• _Dataset entries_:
• • • •

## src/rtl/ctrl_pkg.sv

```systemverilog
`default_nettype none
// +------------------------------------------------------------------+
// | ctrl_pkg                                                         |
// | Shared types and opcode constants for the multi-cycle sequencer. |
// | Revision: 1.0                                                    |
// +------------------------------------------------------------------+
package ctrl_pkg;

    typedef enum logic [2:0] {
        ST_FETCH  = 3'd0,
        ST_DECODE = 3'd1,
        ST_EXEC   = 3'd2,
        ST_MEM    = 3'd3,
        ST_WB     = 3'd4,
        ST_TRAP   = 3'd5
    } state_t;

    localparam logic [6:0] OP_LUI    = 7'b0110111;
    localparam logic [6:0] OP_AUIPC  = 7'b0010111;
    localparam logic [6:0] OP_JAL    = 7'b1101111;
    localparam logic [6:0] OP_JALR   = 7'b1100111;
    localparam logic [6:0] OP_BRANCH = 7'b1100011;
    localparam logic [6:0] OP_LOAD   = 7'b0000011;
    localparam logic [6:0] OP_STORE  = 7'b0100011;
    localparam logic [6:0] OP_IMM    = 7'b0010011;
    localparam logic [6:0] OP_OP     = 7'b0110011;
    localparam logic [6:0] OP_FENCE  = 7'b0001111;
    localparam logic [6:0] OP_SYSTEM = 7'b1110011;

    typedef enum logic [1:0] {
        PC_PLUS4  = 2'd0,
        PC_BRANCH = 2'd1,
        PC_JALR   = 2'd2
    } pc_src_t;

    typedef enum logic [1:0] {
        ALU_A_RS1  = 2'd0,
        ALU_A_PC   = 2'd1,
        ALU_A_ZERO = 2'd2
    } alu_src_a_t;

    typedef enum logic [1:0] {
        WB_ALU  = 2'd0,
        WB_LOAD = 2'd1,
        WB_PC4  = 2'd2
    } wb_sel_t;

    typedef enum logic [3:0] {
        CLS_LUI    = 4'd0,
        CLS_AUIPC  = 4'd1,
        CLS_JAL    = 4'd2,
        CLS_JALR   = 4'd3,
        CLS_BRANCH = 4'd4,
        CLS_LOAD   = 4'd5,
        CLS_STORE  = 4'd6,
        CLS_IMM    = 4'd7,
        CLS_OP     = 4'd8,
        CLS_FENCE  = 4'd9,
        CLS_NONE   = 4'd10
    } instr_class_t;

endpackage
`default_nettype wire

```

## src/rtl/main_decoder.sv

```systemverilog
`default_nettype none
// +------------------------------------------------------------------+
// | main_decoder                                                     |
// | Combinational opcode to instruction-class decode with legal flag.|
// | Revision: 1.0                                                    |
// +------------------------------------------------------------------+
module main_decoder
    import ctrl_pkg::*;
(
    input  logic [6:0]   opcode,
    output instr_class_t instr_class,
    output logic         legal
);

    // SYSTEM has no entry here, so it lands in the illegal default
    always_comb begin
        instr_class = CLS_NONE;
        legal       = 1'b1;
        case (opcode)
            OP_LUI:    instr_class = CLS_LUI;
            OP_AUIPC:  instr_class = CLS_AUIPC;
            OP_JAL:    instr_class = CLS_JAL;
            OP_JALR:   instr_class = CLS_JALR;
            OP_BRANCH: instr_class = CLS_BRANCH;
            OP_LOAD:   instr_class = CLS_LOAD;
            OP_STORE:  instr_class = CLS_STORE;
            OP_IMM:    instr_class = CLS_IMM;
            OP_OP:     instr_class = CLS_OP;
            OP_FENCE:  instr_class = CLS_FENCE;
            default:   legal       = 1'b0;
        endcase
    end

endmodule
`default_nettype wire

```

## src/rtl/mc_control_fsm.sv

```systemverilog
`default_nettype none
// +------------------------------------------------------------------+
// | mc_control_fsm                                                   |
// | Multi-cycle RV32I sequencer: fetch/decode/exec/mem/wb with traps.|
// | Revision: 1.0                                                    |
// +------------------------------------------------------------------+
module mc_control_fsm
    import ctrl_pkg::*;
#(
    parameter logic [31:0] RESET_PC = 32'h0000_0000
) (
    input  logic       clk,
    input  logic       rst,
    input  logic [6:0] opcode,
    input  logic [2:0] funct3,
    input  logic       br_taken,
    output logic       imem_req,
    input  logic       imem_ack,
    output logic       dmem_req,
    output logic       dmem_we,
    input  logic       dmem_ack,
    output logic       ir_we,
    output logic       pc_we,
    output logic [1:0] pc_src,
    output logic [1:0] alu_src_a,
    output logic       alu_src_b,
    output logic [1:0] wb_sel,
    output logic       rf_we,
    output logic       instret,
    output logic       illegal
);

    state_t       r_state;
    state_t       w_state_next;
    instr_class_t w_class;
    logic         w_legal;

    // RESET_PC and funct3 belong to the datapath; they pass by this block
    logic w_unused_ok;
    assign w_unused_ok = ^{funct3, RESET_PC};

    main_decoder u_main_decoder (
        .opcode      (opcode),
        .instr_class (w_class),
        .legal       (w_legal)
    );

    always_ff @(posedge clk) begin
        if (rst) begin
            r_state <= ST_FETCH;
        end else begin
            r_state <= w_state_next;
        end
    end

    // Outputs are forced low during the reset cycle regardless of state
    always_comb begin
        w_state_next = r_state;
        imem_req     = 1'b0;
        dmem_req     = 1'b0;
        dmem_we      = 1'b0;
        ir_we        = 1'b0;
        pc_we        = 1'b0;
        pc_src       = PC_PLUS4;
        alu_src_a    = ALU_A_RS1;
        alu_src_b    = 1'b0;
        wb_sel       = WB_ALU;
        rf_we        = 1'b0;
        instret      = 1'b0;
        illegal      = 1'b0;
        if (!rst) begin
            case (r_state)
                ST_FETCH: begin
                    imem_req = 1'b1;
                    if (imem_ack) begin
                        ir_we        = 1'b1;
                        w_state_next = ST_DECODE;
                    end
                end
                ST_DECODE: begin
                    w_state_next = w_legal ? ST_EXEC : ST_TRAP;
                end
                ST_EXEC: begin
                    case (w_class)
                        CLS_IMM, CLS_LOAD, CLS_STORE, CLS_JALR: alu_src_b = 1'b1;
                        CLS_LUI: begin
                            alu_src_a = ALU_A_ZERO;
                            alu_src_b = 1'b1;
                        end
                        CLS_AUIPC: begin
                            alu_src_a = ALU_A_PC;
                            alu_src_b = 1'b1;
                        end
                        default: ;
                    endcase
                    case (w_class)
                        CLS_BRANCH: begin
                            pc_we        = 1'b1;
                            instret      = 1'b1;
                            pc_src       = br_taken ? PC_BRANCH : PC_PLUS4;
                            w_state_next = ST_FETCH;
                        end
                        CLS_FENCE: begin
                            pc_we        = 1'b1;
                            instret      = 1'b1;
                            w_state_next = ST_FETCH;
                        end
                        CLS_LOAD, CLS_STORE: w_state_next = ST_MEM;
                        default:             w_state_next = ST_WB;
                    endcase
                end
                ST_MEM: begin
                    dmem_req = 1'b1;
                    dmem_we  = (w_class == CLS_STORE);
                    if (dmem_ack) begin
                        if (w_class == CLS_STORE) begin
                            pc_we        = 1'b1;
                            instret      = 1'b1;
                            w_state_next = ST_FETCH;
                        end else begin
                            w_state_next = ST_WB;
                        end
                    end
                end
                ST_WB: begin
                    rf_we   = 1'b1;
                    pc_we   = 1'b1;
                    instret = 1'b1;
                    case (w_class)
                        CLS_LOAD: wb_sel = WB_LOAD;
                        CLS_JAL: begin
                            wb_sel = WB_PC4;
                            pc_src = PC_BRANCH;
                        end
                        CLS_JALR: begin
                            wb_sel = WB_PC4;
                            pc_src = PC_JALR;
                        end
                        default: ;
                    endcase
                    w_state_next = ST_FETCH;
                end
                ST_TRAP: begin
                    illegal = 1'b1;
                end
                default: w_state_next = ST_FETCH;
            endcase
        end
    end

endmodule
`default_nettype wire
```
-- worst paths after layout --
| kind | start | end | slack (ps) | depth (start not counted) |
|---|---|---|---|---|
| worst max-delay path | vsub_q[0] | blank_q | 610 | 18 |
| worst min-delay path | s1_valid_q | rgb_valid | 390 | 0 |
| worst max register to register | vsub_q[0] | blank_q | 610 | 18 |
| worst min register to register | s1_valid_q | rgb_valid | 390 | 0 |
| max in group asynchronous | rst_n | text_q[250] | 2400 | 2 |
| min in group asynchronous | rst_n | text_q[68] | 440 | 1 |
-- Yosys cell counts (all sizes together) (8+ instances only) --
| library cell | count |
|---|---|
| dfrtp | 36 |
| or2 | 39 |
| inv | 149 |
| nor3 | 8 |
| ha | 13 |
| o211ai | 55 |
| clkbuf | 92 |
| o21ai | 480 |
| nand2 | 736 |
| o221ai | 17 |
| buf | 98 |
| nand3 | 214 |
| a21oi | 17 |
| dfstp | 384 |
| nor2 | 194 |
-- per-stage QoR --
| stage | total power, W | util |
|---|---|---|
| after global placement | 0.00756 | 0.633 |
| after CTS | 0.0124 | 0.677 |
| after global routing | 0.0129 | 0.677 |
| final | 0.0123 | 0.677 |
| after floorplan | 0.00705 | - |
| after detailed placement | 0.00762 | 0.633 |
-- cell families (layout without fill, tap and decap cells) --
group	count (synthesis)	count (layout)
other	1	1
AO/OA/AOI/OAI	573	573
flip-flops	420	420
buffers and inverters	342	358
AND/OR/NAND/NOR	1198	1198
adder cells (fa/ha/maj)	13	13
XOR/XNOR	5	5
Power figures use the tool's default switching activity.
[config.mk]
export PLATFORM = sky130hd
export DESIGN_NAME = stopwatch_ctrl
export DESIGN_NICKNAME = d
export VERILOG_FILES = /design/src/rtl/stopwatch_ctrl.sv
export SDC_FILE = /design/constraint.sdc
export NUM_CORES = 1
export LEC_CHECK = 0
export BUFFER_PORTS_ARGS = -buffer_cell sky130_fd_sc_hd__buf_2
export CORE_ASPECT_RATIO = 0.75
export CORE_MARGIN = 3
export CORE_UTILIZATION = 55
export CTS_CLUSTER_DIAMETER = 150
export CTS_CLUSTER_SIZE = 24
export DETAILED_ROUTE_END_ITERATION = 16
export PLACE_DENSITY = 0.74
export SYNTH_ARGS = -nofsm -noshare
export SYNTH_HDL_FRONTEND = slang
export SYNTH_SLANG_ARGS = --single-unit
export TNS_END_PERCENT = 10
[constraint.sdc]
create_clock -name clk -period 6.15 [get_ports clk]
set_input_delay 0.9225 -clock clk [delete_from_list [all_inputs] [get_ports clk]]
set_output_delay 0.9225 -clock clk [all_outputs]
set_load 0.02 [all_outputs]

• • • •

• _What you need to do_: Set down the line that contains "Power figures use" exactly. Do the same for each later line of the data, through the end, and add nothing.

• _Reply_:
Power figures use the tool's default switching activity.
[config.mk]
export PLATFORM = sky130hd
export DESIGN_NAME = stopwatch_ctrl
export DESIGN_NICKNAME = d
export VERILOG_FILES = /design/src/rtl/stopwatch_ctrl.sv
export SDC_FILE = /design/constraint.sdc
export NUM_CORES = 1
export LEC_CHECK = 0
export BUFFER_PORTS_ARGS = -buffer_cell sky130_fd_sc_hd__buf_2
export CORE_ASPECT_RATIO = 0.75
export CORE_MARGIN = 3
export CORE_UTILIZATION = 55
export CTS_CLUSTER_DIAMETER = 150
export CTS_CLUSTER_SIZE = 24
export DETAILED_ROUTE_END_ITERATION = 16
export PLACE_DENSITY = 0.74
export SYNTH_ARGS = -nofsm -noshare
export SYNTH_HDL_FRONTEND = slang
export SYNTH_SLANG_ARGS = --single-unit
export TNS_END_PERCENT = 10
[constraint.sdc]
create_clock -name clk -period 6.15 [get_ports clk]
set_input_delay 0.9225 -clock clk [delete_from_list [all_inputs] [get_ports clk]]
set_output_delay 0.9225 -clock clk [all_outputs]
set_load 0.02 [all_outputs]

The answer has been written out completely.